Modern astronomers managed to add a few less mythologically colorful constellations to the ancient mix, but their efforts only underscored the beauty of the ones already set.
So it is with Design Patterns as well.
InformIT: How has Design Patterns changed your impressions about the way software is built?
The vision of reuse that we had in the object-oriented community in hindsight seems like a God that Failed. Just as the Space Shuttle never lived up to its promised reuse potential, libraries, frameworks, and components, while effective in as far as they went, never became foundations of routine software reuse that many had envisioned and hoped.
Instead, designs themselves, design ideas, patterns became the loci of reuse. We craft our ideas, by hand, into each new artifact we build.
We don’t assemble them like Lego blocks.
InformIT: How has Design Patterns impacted the last 15 years of development?
It’s fascinating to look at software written after the GoF book and compare it with software written prior to it. In shops that have been pattern infected, one is struck by the penetration of the GoF ideas, and the GoF vocabulary in the code itself.
That said, working programmers trying to cultivate more lucid, durable code often feel as if they are trying to fight off a lahar with garden tools. Mediocre code is still being produced at a prodigious rate, faster than it can be tamed. Patterns have shown us that better design is possible. But without a commitment to design integrity and sustainable development practices, these benefits can be washed away by burgeoning, unregulated growth and neglect.
The battle between the forces of “slash-and-burn” software agriculture and sustainability still rages, and the outcome remains uncertain.
InformIT: Have you been personally affected by the book? In other words, has it changed the way you think about software development or changed the way you develop software?
The GoF book made the world safer for the idea that software, code, could be better than some of the festering spaghetti code jungles that then, alas, as now, were all to often the product of teams that had never been exposed to the idea that there was any other way.
It reminded us that it was okay to believe that one’s programs could be a source of pride.
InformIT: What is your favorite Pattern (or least favorite Pattern) and why?
When I teach patterns, I’m fond, as the course comes to a close, of asking everyone in it both those questions. The answers I get are all over the map. When I’m done, I like to give an answer too. Mine have varied as well.

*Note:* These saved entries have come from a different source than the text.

File: config.mk
export PLATFORM = sky130hd
export DESIGN_NAME = counting_semaphore_with_wait_fifo
export DESIGN_NICKNAME = d
export VERILOG_FILES = /design/src/sv/csem_pkg.sv /design/src/sv/csem_fifo.sv /design/src/sv/csem_core.sv /design/src/sv/counting_semaphore_with_wait_fifo.sv
export SDC_FILE = /design/constraint.sdc
export NUM_CORES = 1
export LEC_CHECK = 0
export ABC_AREA = 1
export BUFFER_PORTS_ARGS = -buffer_cell sky130_fd_sc_hd__buf_2
export CELL_PAD_IN_SITES_DETAIL_PLACEMENT = 0
export CELL_PAD_IN_SITES_GLOBAL_PLACEMENT = 1
export CORE_UTILIZATION = 30
export CTS_CLUSTER_SIZE = 8
export DETAILED_ROUTE_END_ITERATION = 7
export GPL_TIMING_DRIVEN = 1
export HOLD_SLACK_MARGIN = 0.05
export PLACE_DENSITY_LB_ADDON = 0.08
export SLEW_MARGIN = 20
export SYNTH_ARGS = -nofsm -noshare
export SYNTH_HDL_FRONTEND = slang
export SYNTH_SLANG_ARGS = --single-unit
File: constraint.sdc
create_clock -name clk_i -period 5.1 [get_ports clk_i]
set_input_delay 1.02 -clock clk_i [delete_from_list [all_inputs] [get_ports clk_i]]
set_output_delay 1.02 -clock clk_i [all_outputs]
set_load 0.05 [all_outputs]
===== config.mk =====
export PLATFORM = sky130hd
export DESIGN_NAME = crs_point_mem
export DESIGN_NICKNAME = d
export VERILOG_FILES = /design/src/rtl/crs_pkg.sv /design/src/rtl/crs_point_mem.sv
export SDC_FILE = /design/constraint.sdc
export NUM_CORES = 2
export LEC_CHECK = 0
export BUFFER_PORTS_ARGS = -buffer_cell sky130_fd_sc_hd__buf_4
export CORE_UTILIZATION = 26
export DETAILED_ROUTE_END_ITERATION = 16
export SETUP_SLACK_MARGIN = 0.15
export SYNTH_ARGS = -nofsm -noshare
export SYNTH_HDL_FRONTEND = slang
export SYNTH_SLANG_ARGS = --single-unit

===== constraint.sdc =====
create_clock -name clock -period 4.5 [get_ports clock]
set_input_delay 0.225 -clock clock [delete_from_list [all_inputs] [get_ports clock]]
set_output_delay 0.225 -clock clock [all_outputs]
set_load 0.005 [all_outputs]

In hindsight, perhaps the most influential idea has been one that is not even explicitly in the catalog: the generalized notion of Factory. A Factory is an object that delivers an instance of some Product. This pattern exists in the broad penumbra that surrounds explicit GoF catalog entries such as Factory Method and Abstract Factory. By hiding the details of object creation by allowing Factories to produce products, the constraints and limitations of explicit object construction can be circumvented.
I also became fond of citing the humble Iterator pattern as a personal favorite. Its adoption by the Java community made this idea commonplace. Iterator keeps other objects from depending on how an object organizes its internal data, by supplying an Iterator instead. As such, I think its role in allowing objects to retain their integrity as a system evolves has been underappreciated.

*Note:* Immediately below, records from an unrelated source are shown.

`src/rtl/crs_pkg.sv`:
```
// ---------------------------------------------------------------------------
// crs_pkg: shared types and constants for the spline evaluator
// Payload structs, sequencer states, status codes and fixed-point helpers.
// ---------------------------------------------------------------------------
`default_nettype none

package crs_pkg;

   localparam int COORD_W = 16;
   localparam int ALPHA_W = 17;
   localparam int FRAC_W  = 16;
   localparam int T_W     = 17;
   localparam int COEF_W  = 20;
   localparam int MUL_A_W = 21;
   localparam int MUL_B_W = 18;
   localparam int PROD_W  = MUL_A_W + MUL_B_W;
   localparam int ACC_W   = 40;
   localparam int RND_SHIFT = 17;
   localparam int PCNT_W  = 7;
   localparam int STAT_W  = 2;

   localparam logic [ALPHA_W-1:0] ALPHA_ONE = 17'h10000;
   localparam logic signed [COORD_W-1:0] COORD_HALF = 16'sd8192;
   localparam logic [2*T_W-1:0] FRAC_HALF = 34'h0_0000_8000;
   localparam logic signed [ACC_W-1:0] ACC_HALF      = 40'sd65536;
   localparam logic signed [ACC_W-1:0] ACC_COORD_MAX = 40'sd32767;
   localparam logic signed [ACC_W-1:0] ACC_COORD_MIN = -40'sd32768;

   localparam logic [STAT_W-1:0] ST_STORED   = 2'd0;
   localparam logic [STAT_W-1:0] ST_FULL     = 2'd1;
   localparam logic [STAT_W-1:0] ST_EVAL     = 2'd2;
   localparam logic [STAT_W-1:0] ST_EVAL_SAT = 2'd3;

   localparam logic MODE_ADD = 1'b0;

   typedef struct packed {
      logic                       mode;
      logic signed [COORD_W-1:0]  coord_x;
      logic signed [COORD_W-1:0]  coord_y;
      logic [ALPHA_W-1:0]         alpha;
   } req_type;

   typedef struct packed {
      logic [STAT_W-1:0]          status;
      logic signed [COORD_W-1:0]  out_x;
      logic signed [COORD_W-1:0]  out_y;
      logic [PCNT_W-1:0]          point_count;
   } rsp_type;

   typedef struct packed {
      logic                       sat;
      logic signed [COORD_W-1:0]  val;
   } sat_type;

   typedef enum logic [6:0] {
      S_IDLE  = 7'b0000001,
      S_ADD   = 7'b0000010,
      S_SCALE = 7'b0000100,
      S_ONE   = 7'b0001000,
      S_INDEX = 7'b0010000,
      S_CALC  = 7'b0100000,
      S_DONE  = 7'b1000000
   } state_type;

   // Round a Q.32 square or cube product back to Q.16, half up.
   function automatic logic [T_W-1:0] round_frac(input logic [2*T_W-1:0] p);
      logic [2*T_W-1:0] s;
      s = p + FRAC_HALF;
      return s[FRAC_W +: T_W];
   endfunction

   function automatic logic signed [COEF_W-1:0] coef_b(
      input logic signed [COORD_W-1:0] p0,
      input logic signed [COORD_W-1:0] p2);
      return COEF_W'(p2) - COEF_W'(p0);
   endfunction

   // 2P0 - 5P1 + 4P2 - P3
   function automatic logic signed [COEF_W-1:0] coef_c(
      input logic signed [COORD_W-1:0] p0,
      input logic signed [COORD_W-1:0] p1,
      input logic signed [COORD_W-1:0] p2,
      input logic signed [COORD_W-1:0] p3);
      logic signed [COEF_W-1:0] e0, e1, e2, e3;
      e0 = COEF_W'(p0);
      e1 = COEF_W'(p1);
      e2 = COEF_W'(p2);
      e3 = COEF_W'(p3);
      return (e0 <<< 1) - ((e1 <<< 2) + e1) + (e2 <<< 2) - e3;
   endfunction

   // -P0 + 3P1 - 3P2 + P3
   function automatic logic signed [COEF_W-1:0] coef_d(
      input logic signed [COORD_W-1:0] p0,
      input logic signed [COORD_W-1:0] p1,
      input logic signed [COORD_W-1:0] p2,
      input logic signed [COORD_W-1:0] p3);
      logic signed [COEF_W-1:0] e0, e1, e2, e3;
      e0 = COEF_W'(p0);
      e1 = COEF_W'(p1);
      e2 = COEF_W'(p2);
      e3 = COEF_W'(p3);
      return ((e1 <<< 1) + e1) - ((e2 <<< 1) + e2) + e3 - e0;
   endfunction

   // floor((S + 2^16) / 2^17), then clip to the coordinate range
   function automatic sat_type round_sat(input logic signed [ACC_W-1:0] acc);
      logic signed [ACC_W-1:0] r;
      sat_type res;
      r = (acc + ACC_HALF) >>> RND_SHIFT;
      if (r > ACC_COORD_MAX) begin
         res.sat = 1'b1;
         res.val = ACC_COORD_MAX[COORD_W-1:0];
      end else if (r < ACC_COORD_MIN) begin
         res.sat = 1'b1;
         res.val = ACC_COORD_MIN[COORD_W-1:0];
      end else begin
         res.sat = 1'b0;
         res.val = r[COORD_W-1:0];
      end
      return res;
   endfunction

endpackage

`default_nettype wire

```
`src/rtl/crs_mul.sv`:
```
// ---------------------------------------------------------------------------
// crs_mul: shared signed multiplier
// Registered product; every multiply of the evaluator goes through here.
// ---------------------------------------------------------------------------
`default_nettype none

module crs_mul
   import crs_pkg::*;
(
   input  wire logic                        clock,
   input  wire logic signed [MUL_A_W-1:0]   op_a,
   input  wire logic signed [MUL_B_W-1:0]   op_b,
   output logic      signed [PROD_W-1:0]    prod_ff
);

   always_ff @(posedge clock) begin
      prod_ff <= PROD_W'(op_a) * PROD_W'(op_b);
   end

endmodule

`default_nettype wire

```
`config.mk`:
```
export PLATFORM = sky130hd
export DESIGN_NAME = crs_mul
export DESIGN_NICKNAME = d
export VERILOG_FILES = /design/src/rtl/crs_pkg.sv /design/src/rtl/crs_mul.sv
export SDC_FILE = /design/constraint.sdc
export NUM_CORES = 1
export LEC_CHECK = 0
export BUFFER_PORTS_ARGS = -buffer_cell sky130_fd_sc_hd__buf_2
export CAP_MARGIN = 25
export CORE_UTILIZATION = 59
export DETAILED_ROUTE_END_ITERATION = 7
export PLACE_DENSITY = 0.8
export SYNTH_ARGS = -nofsm -noshare
export SYNTH_HDL_FRONTEND = slang
export SYNTH_SLANG_ARGS = --single-unit
```
`constraint.sdc`:
```
create_clock -name clock -period 6.9 [get_ports clock]
set_clock_uncertainty 0.2 [all_clocks]
set_input_delay 1.035 -clock clock [delete_from_list [all_inputs] [get_ports clock]]
set_output_delay 1.035 -clock clock [all_outputs]
set_load 0.05 [all_outputs]
```
== Yosys cells after proc, flatten, opt, wreduce, memory -nomap -nowiden ==
Index checks and enable logic that the tools add are counted.
W data, S select, Z words.

* Bits in registers: 39
* Input port bits: 40
* Output and inout port bits: 39
* Logic and storage cells: 2

* Multipliers: 1

{| class="wikitable"
|+ Operators with widths
! kind !! number
|-
| $mul A21 B18 Y39 || 1
|}

== Logic depth before layout (Yosys ltp) ==
Gate-level depths: netlist (run 1).

* Depth in word-level cells: 1
* Mapped depth: 24

== Worst setup path after synthesis (run 1) ==
OpenSTA, ideal clock, no wires.

* Path kind: input to register
* Start point: input op_a[9]
* End point: register prod_ff[36]
* Setup time: 0.062 ns
* Data arrival time: 6.738 ns
* Data required time: 6.638 ns
* Setup slack: -0.100 ns
* Cell stages on the path: 22
* Path buffers: 3
* Cells stage by stage: clkbuf_1 clkbuf_1 nand2_1 fa_1 inv_1 fa_1 fa_1 fa_1 fa_1 inv_1 fa_1 inv_1 ha_1 clkbuf_1 nand3_1 nor2_1 o31a_1 a22o_1 or3_1 o31a_1 or4_1 nand3_1

* Word-level cells in the longest chain between the ends: 1

{| class="wikitable"
|+ RTL lines
! item !! line !! source
|-
| from (decl) || crs_mul.sv:11 || <nowiki>input wire logic signed [MUL_A_W-1:0] op_a,</nowiki>
|-
| $mul A21 B18 Y39 || crs_mul.sv:17 || <nowiki>prod_ff <= PROD_W'(op_a) * PROD_W'(op_b);</nowiki>
|-
| to (signal assigned) || crs_mul.sv:17 ||
|-
| to (decl) || crs_mul.sv:13 || <nowiki>output logic signed [PROD_W-1:0] prod_ff</nowiki>
|}

Every way passes these cells.

== Worst setup path in the final report (run 1) ==
* Start point: input op_a[12]
* End point: register prod_ff[36]

The elaborated chain is that of the path after synthesis.

==> run summary, run 1 <==
Status: completed
Critical Path RT: 6920 ps
Arrival @ worst endpoint: 6820 ps
TritonCTS Buffers: 5
Starting density of the core: 60.1%
Yosys Warn Count: 0
Max cap viols: 0
Initial DRT Pass Iterations: 5
Diodes inserted: 0
WP depth: 21
Crit-path slowest cell: fa_2
Worst Setup Start Kind: input pin
H-tree levels: 2
EDFF count, synth: 0
Worst-Margin Slew: 382 ps
CP bufs+invs: 5
Post-Synthesis Cells: 1597
Largest net degree at the start of global routing: 15
Sink Count: 39
CTS tree: done
RSZ-0062 raised after global routing: yes
CP Class: in2reg
Post-synth top cells: 439 x inv_1, 377 x fa_1, 236 x nand2_1
CTS clk-pin slew, worst paths: 60 ps
Avg WL per Cell: 16.6 microns
FMAX: 0.147 GHz
Vias: 11200
Row Count: 57
WL final: 34.7 mm
Iteration-0 DRC Markers: 629
Die width: 159 microns
HP Class: in2reg
HPWL Detailed: 30.9 mm
Flops & latches, synth: 39
Die height: 159 microns
Ports: 79
Post-synth top flop: dfxtp_1
Register area share after synthesis: 5.36%
Worst setup margin: 103 ps
Total track usage: 28.8%
PortBufs: 78
Share of the synthesized area in the top cell type: 51.8%
Top cell type by total area after synthesis: fa_1
DR DRC count: 0
Top delay family on crit path: adder cells
Hold Crit Depth: 3
Min Tclk post-route: 6800 ps
Final setup viols: 0
Worst stage delay on the critical path: 560 ps
Crit path cell chain: buf_6, and2_4, fa_1, inv_1, fa_2, inv_2, fa_1, fa_2, fa_1, inv_2, fa_2, inv_1, ha_2, a21oi_2, nor2_2, o31a_1, a22o_1, or3_1, o31a_1, or4_1, nand3_1
Cell Area, Synth: 14600 sq um
Relative slew slack: 74.3%
Period utilisation layout: 98.5%
DR vias/cell: 5.35
Critical path capture point type: flip-flop
CTS root buf: clkbuf_16
Area contributors post-synth: fa_1 52%, inv_1 11%, ha_1 8.5%
Top-count cell post-synth: inv_1
Final Non-Filler Cells: 2096
Async set-reset flop share out of synthesis: 0%
First-pass GRT wire length: 57.7 mm
Syn avg cell area: 9.13 sq um
Nets: 2287
CORE AREA: 24200 sq um
Ratio of cells with drive above 1 in the final layout: 16.4%
Total gr overflow: 0
Hold buffer count at cts: 0
Slew Viols, Final: 0
Worst slack, placed: -261 ps
Final GP Congestion: 0.926
TNS Setup: 0 ps
Longest Clk Path Bufs: 2
Max reg flops: 39
Vias in the first global route: 12500
Distinct cells, synth: 50
CP Max Fanout: 12
Reg with most FFs: prod_ff
Initial antenna violation count: 0
Biggest regs: prod_ff: 39 flops
DRT antenna net count: 0
Area grow syn2layout: 14.9%
Post-placement cell count: 2085
Synthesized Nets: 2113
Final Hold Fails: 0
Die area: 25300 sq um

But, I’ve developed a soft spot over the years for the notorious Visitor pattern. I’ve encountered classes where different students have named this pattern as their favorites, while others single it out for scorn.
Visitor may not be the most intricate design in the book, it has earned a reputation as being the hardest GoF “merit badge” to earn. I’ve found that no one, me included, has ever really understood it until they have built one, and that then the design idea was theirs, for good or ill, for life.